File: src/rtl/fetch_tag_fifo.sv
// Synchronous first-word-fall-through FIFO holding the PC of every accepted fetch.
module fetch_tag_fifo
  import fetch_sched_pkg::*;
#(
  parameter int unsigned DEPTH = 2,
  parameter int unsigned W     = InstAddrWidth
) (
  input  logic         clk_i,
  input  logic         rst_ni,
  input  logic         push_i,
  input  logic [W-1:0] data_i,
  input  logic         pop_i,
  output logic [W-1:0] data_o,
  output logic         empty_o,
  output logic         full_o
);

  localparam int unsigned AW = (DEPTH > 1) ? $clog2(DEPTH) : 1;
  localparam logic [AW:0] PtrOne = 1;

  logic [AW:0]  wr_ptr_q, rd_ptr_q;
  logic [W-1:0] mem_q [DEPTH];
  logic         do_push, do_pop;

  // Extra wrap bit on each pointer distinguishes full from empty.
  assign empty_o = (wr_ptr_q == rd_ptr_q);
  assign full_o  = (wr_ptr_q[AW] != rd_ptr_q[AW]) &&
                   (wr_ptr_q[AW-1:0] == rd_ptr_q[AW-1:0]);
  assign do_push = push_i && !full_o;
  assign do_pop  = pop_i && !empty_o;
  assign data_o  = mem_q[rd_ptr_q[AW-1:0]];

  always_ff @(posedge clk_i or negedge rst_ni) begin
    if (!rst_ni) begin
      wr_ptr_q <= '0;
      rd_ptr_q <= '0;
    end else begin
      if (do_push) wr_ptr_q <= wr_ptr_q + PtrOne;
      if (do_pop)  rd_ptr_q <= rd_ptr_q + PtrOne;
    end
  end

  always_ff @(posedge clk_i) begin
    if (do_push) mem_q[wr_ptr_q[AW-1:0]] <= data_i;
  end

endmodule

File: src/rtl/fetch_sched.sv
// Instruction-fetch scheduler: owns the PC, issues cache requests, pairs responses with PCs.
// Optional misaligned-redirect trap enabled by defining FETCH_ADEF_CHECK_EN (adds adef_o).
module fetch_sched
  import fetch_sched_pkg::*;
#(
  parameter logic [InstAddrWidth-1:0] RESET_PC        = RESET_PC_DEFAULT,
  parameter int unsigned              MAX_OUTSTANDING = 2
) (
  input  logic                     clk,
  input  logic                     rst,
  input  logic [5:0]               pause_i,
  input  logic                     excp_en_i,
  input  logic [InstAddrWidth-1:0] excp_pc_i,
  input  logic                     branch_en_i,
  input  logic [InstAddrWidth-1:0] branch_target_i,
  output logic                     inst_req_o,
  output logic [InstAddrWidth-1:0] inst_addr_o,
  input  logic                     inst_ready_i,
  input  logic                     inst_rvalid_i,
  input  logic [31:0]              inst_rdata_i,
  output logic                     inst_valid_o,
  output logic [31:0]              inst_o,
  output logic [InstAddrWidth-1:0] inst_pc_o,
`ifdef FETCH_ADEF_CHECK_EN
  output logic                     adef_o,
`endif
  output logic [1:0]               dbg_state_o
);

  // Handshake: a request transfers in any cycle where inst_req_o and inst_ready_i are
  // both high; the address may change freely while inst_ready_i is low. Responses are
  // single-cycle inst_rvalid_i pulses returned in request order, with no back-pressure.

  localparam int unsigned CntW = $clog2(MAX_OUTSTANDING) + 1;
  localparam logic [CntW-1:0] CntOne = 1;
  localparam logic [CntW-1:0] CntMax = CntW'(MAX_OUTSTANDING);

  fetch_state_e               state_q, state_d;
  logic [InstAddrWidth-1:0]   pc_q, pc_d;
  logic                       req_q, req_d;
  logic [CntW-1:0]            out_cnt_q, out_cnt_d;
  logic [CntW-1:0]            drop_cnt_q, drop_cnt_d;
  logic                       valid_q, valid_d;
  logic [31:0]                inst_q, inst_d;
  logic [InstAddrWidth-1:0]   ipc_q, ipc_d;
  logic                       adef_q, adef_d;

  logic                       accept, rsp, redirect, hold;
  logic [InstAddrWidth-1:0]   redir_raw, redir_pc, tag;
  logic                       fifo_empty;
  logic                       unused_fifo_full;
  logic                       unused_pause;

  assign unused_pause = ^pause_i[5:1];

  assign accept    = req_q && inst_ready_i;
  assign rsp       = inst_rvalid_i && !fifo_empty;
  assign redirect  = excp_en_i || branch_en_i;
  assign redir_raw = excp_en_i ? excp_pc_i : branch_target_i;

`ifdef FETCH_ADEF_CHECK_EN
  assign redir_pc = redir_raw;
  always_comb begin
    adef_d = adef_q;
    if (redirect) adef_d = (redir_raw[1:0] != 2'b00);
  end
  assign adef_o = adef_q;
`else
  assign redir_pc = align_pc(redir_raw);
  assign adef_d   = 1'b0;
`endif

  fetch_tag_fifo #(
    .DEPTH (MAX_OUTSTANDING),
    .W     (InstAddrWidth)
  ) u_tag_fifo (
    .clk_i   (clk),
    .rst_ni  (rst),
    .push_i  (accept),
    .data_i  (pc_q),
    .pop_i   (rsp),
    .data_o  (tag),
    .empty_o (fifo_empty),
    .full_o  (unused_fifo_full)
  );

  // Datapath: PC, credit/drop accounting and IF/ID outputs.
  always_comb begin
    pc_d       = pc_q;
    out_cnt_d  = out_cnt_q + (accept ? CntOne : '0) - (rsp ? CntOne : '0);
    drop_cnt_d = drop_cnt_q;
    valid_d    = rsp && (drop_cnt_q == '0);
    inst_d     = inst_q;
    ipc_d      = ipc_q;

    if (redirect)    pc_d = redir_pc;
    else if (accept) pc_d = pc_q + InstAddrWidth'(4);

    // Everything still in flight after this edge, including this cycle's accept, is stale.
    if (redirect)                        drop_cnt_d = out_cnt_d;
    else if (rsp && drop_cnt_q != '0)    drop_cnt_d = drop_cnt_q - CntOne;

    if (valid_d) begin
      inst_d = inst_rdata_i;
      ipc_d  = tag;
    end
  end

  assign hold = pause_i[0] || (out_cnt_d == CntMax) || adef_d;

  always_comb begin
    state_d = state_q;
    unique case (state_q)
      FETCH_IDLE: state_d = adef_d ? FETCH_HOLD : FETCH_RUN;
      FETCH_RUN:  if (hold)  state_d = FETCH_HOLD;
      FETCH_HOLD: if (!hold) state_d = FETCH_RUN;
      default:    state_d = FETCH_IDLE;
    endcase
    req_d = (state_d == FETCH_RUN);
  end

  always_ff @(posedge clk or negedge rst) begin
    if (!rst) begin
      state_q    <= FETCH_IDLE;
      pc_q       <= RESET_PC;
      req_q      <= 1'b0;
      out_cnt_q  <= '0;
      drop_cnt_q <= '0;
      valid_q    <= 1'b0;
      inst_q     <= '0;
      ipc_q      <= '0;
      adef_q     <= 1'b0;
    end else begin
      state_q    <= state_d;
      pc_q       <= pc_d;
      req_q      <= req_d;
      out_cnt_q  <= out_cnt_d;
      drop_cnt_q <= drop_cnt_d;
      valid_q    <= valid_d;
      inst_q     <= inst_d;
      ipc_q      <= ipc_d;
      adef_q     <= adef_d;
    end
  end

  assign inst_req_o   = req_q;
  assign inst_addr_o  = pc_q;
  assign inst_valid_o = valid_q;
  assign inst_o       = inst_q;
  assign inst_pc_o    = ipc_q;
  assign dbg_state_o  = state_q;

endmodule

======

### [Problem details]
If a line in the records above has the word "PtrOne", copy it out.

### [Your solution]
  localparam logic [AW:0] PtrOne = 1;
      if (do_push) wr_ptr_q <= wr_ptr_q + PtrOne;
      if (do_pop)  rd_ptr_q <= rd_ptr_q + PtrOne;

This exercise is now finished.